Delayed nonlocal reaction–diffusion model for hematopoietic stem cell dynamics with Dirichlet boundary conditions

• Published in: Mathematical modelling of natural phenomena Vol. 12; no. 6; pp. 1 - 22
• Main Authors: Adimy, M., Chekroun, A., Kuniya, T.
• Format: Journal Article
• Language: English
• Published: Les Ulis EDP Sciences 01.01.2017
• Subjects: 34B18; 35B35; 37N25; 92C37; Age-space-structured PDE; Asymptotic properties; Blood cells; Boundary conditions; cell dynamics; Computer simulation; Dirichlet boundary conditions; Dirichlet problem; Dynamical Systems; Economic models; existence and uniqueness of positive steady state; Hematopoietic stem cells; Lyapunov functional; Mathematical models; Mathematics; Method of characteristics; Reaction-diffusion equations; Steady state; Stem cells; Time lag; time-delayed reaction–diffusion equation; Uniqueness; time-delayed reaction-diffusion equation; Lyapunov functional; existence and uniqueness of positive steady state; Dirichlet boundary conditions; Age-space-structured PDE; cell dynamics
• ISSN: 0973-5348; 1760-6101
• DOI: 10.1051/mmnp/2017078

The paper focuses on the mathematical analysis and modeling of hematopoietic stem cell (HSC) dynamics that lead to the production and regulation of blood cells in the bone morrow.
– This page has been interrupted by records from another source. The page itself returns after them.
<file path="src/rtl/pipe_pkg.sv">
// Shared constants, colours and FSM state type for the pipe drawing/position logic.
package pipe_pkg;

  localparam int SCREEN_W   = 160;
  localparam int SCREEN_H   = 120;
  localparam int PIPE_W_DEF = 8;
  localparam int GAP_H_DEF  = 20;

  localparam logic [2:0] COLOUR_PIPE = 3'b010;
  localparam logic [2:0] COLOUR_BG   = 3'b011;
  localparam logic [2:0] COLOUR_LIP  = 3'b110;

  typedef enum logic [1:0] {
    IDLE   = 2'd0,
    DRAW   = 2'd1,
    FINISH = 2'd2
  } pipe_state_e;

endpackage

</file>
<file path="src/rtl/pipe_pixel_colour.sv">
// Combinational pixel colour for one (col,row) of the pipe relative to the opening top ly.
// Build option PIPE_DRAWER_LIP_EN paints the rows just above/below the opening in the lip colour.
module pipe_pixel_colour
  import pipe_pkg::*;
#(
  parameter int         PIPE_W      = PIPE_W_DEF,
  parameter int         GAP_H       = GAP_H_DEF,
  parameter logic [2:0] PIPE_COLOUR = COLOUR_PIPE,
  parameter logic [2:0] BG_COLOUR   = COLOUR_BG
) (
  input  logic [7:0] col_i,
  input  logic [6:0] row_i,
  input  logic [6:0] ly_i,
  output logic [2:0] colour_o
);

  logic [7:0] row8;
  logic [7:0] gap_lo;
  logic [7:0] gap_hi;
  logic       in_gap;
  logic       is_erase;

  // 8-bit compare so an opening near the bottom clips instead of wrapping to row 0
  assign row8     = {1'b0, row_i};
  assign gap_lo   = {1'b0, ly_i};
  assign gap_hi   = gap_lo + 8'(GAP_H);
  assign in_gap   = (row8 >= gap_lo) && (row8 < gap_hi);
  assign is_erase = (col_i == 8'(PIPE_W));

`ifdef PIPE_DRAWER_LIP_EN
  logic is_lip;
  assign is_lip = ((ly_i != 7'd0) && ((row8 + 8'd1) == gap_lo)) || (row8 == gap_hi);

  always_comb begin
    colour_o = PIPE_COLOUR;
    if (is_erase || in_gap) colour_o = BG_COLOUR;
    else if (is_lip)        colour_o = COLOUR_LIP;
  end
`else
  always_comb begin
    colour_o = PIPE_COLOUR;
    if (is_erase || in_gap) colour_o = BG_COLOUR;
  end
`endif

endmodule

</file>
<file path="src/rtl/pipe_drawer.sv">
// Streams a column-major redraw of the pipe (body, opening, trailing erase column) per game tick edge.
// Latency: first pixel 2 cycles after the tick edge, done 1 cycle after the last; option PIPE_DRAWER_LIP_EN.
module pipe_drawer
  import pipe_pkg::*;
#(
  parameter int         PIPE_W      = PIPE_W_DEF,
  parameter int         GAP_H       = GAP_H_DEF,
  parameter logic [2:0] PIPE_COLOUR = COLOUR_PIPE,
  parameter logic [2:0] BG_COLOUR   = COLOUR_BG
) (
  input  logic       CLOCK_50,
  input  logic       reset,
  input  logic       game_tick,
  input  logic [7:0] pipe_x,
  input  logic [6:0] pipe_y,
  output logic [7:0] vga_x,
  output logic [6:0] vga_y,
  output logic [2:0] colour,
  output logic       plot,
  output logic       busy,
  output logic       done,
  output logic       dropped
);

  localparam logic [7:0] LAST_COL = 8'(PIPE_W);
  localparam logic [6:0] LAST_ROW = 7'(SCREEN_H - 1);

  pipe_state_e state_q, state_d;
  logic [7:0]  lx_q, lx_d;
  logic [6:0]  ly_q, ly_d;
  logic [7:0]  col_q, col_d;
  logic [6:0]  row_q, row_d;
  logic        tick_prev_q;

  logic [7:0]  vga_x_q;
  logic [6:0]  vga_y_q;
  logic [2:0]  colour_q;
  logic        plot_q, busy_q, done_q, dropped_q;

  logic        req;
  logic [8:0]  sx;
  logic [2:0]  pix_colour;

  assign req = game_tick & ~tick_prev_q;
  assign sx  = {1'b0, lx_q} + {1'b0, col_q};

  pipe_pixel_colour #(
    .PIPE_W      (PIPE_W),
    .GAP_H       (GAP_H),
    .PIPE_COLOUR (PIPE_COLOUR),
    .BG_COLOUR   (BG_COLOUR)
  ) u_colour (
    .col_i    (col_q),
    .row_i    (row_q),
    .ly_i     (ly_q),
    .colour_o (pix_colour)
  );

  always_comb begin
    state_d = state_q;
    lx_d    = lx_q;
    ly_d    = ly_q;
    col_d   = col_q;
    row_d   = row_q;
    case (state_q)
      IDLE: begin
        if (req) begin
          state_d = DRAW;
          lx_d    = pipe_x;
          ly_d    = pipe_y;
          col_d   = 8'd0;
          row_d   = 7'd0;
        end
      end
      DRAW: begin
        if (row_q == LAST_ROW) begin
          row_d = 7'd0;
          if (col_q == LAST_COL) state_d = FINISH;
          else                   col_d   = col_q + 8'd1;
        end else begin
          row_d = row_q + 7'd1;
        end
      end
      FINISH:  state_d = IDLE;
      default: state_d = IDLE;
    endcase
  end

  always_ff @(posedge CLOCK_50) begin
    if (reset) begin
      state_q     <= IDLE;
      lx_q        <= 8'd0;
      ly_q        <= 7'd0;
      col_q       <= 8'd0;
      row_q       <= 7'd0;
      tick_prev_q <= 1'b0;
      vga_x_q     <= 8'd0;
      vga_y_q     <= 7'd0;
      colour_q    <= BG_COLOUR;
      plot_q      <= 1'b0;
      busy_q      <= 1'b0;
      done_q      <= 1'b0;
      dropped_q   <= 1'b0;
    end else begin
      state_q     <= state_d;
      lx_q        <= lx_d;
      ly_q        <= ly_d;
      col_q       <= col_d;
      row_q       <= row_d;
      tick_prev_q <= game_tick;
      busy_q      <= (state_d != IDLE);
      done_q      <= (state_q == FINISH);
      dropped_q   <= req && (state_q != IDLE);
      // Off-screen columns are still walked so frame length never depends on pipe_x
      plot_q      <= (state_q == DRAW) && (sx < 9'(SCREEN_W));
      if (state_q == DRAW) begin
        vga_x_q  <= sx[7:0];
        vga_y_q  <= row_q;
        colour_q <= pix_colour;
      end
    end
  end

  assign vga_x   = vga_x_q;
  assign vga_y   = vga_y_q;
  assign colour  = colour_q;
  assign plot    = plot_q;
  assign busy    = busy_q;
  assign done    = done_q;
  assign dropped = dropped_q;

endmodule
</file>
The HSC population is seen as a continuous medium structured in age and space. Using the method of characteristics, we reduce the age structured system to a reaction–diffusion equation containing a nonlocal spatial term and a time delay. Firstly, we give some properties on the existence, uniqueness and positivity of the solution. Secondly, we obtain a threshold condition for the global asymptotic stability of the trivial steady state by using a Lyapunov functional and we prove that if it is not globally asymptotic stable then, it is unstable. Thirdly, we give sufficient conditions for the existence and uniqueness of the positive steady state by using the sub- and super-solutions method. Finally, we prove the uniform persistence of the system when the trivial steady state is unstable. Throughout the paper, we provide some numerical simulations to illustrate our results.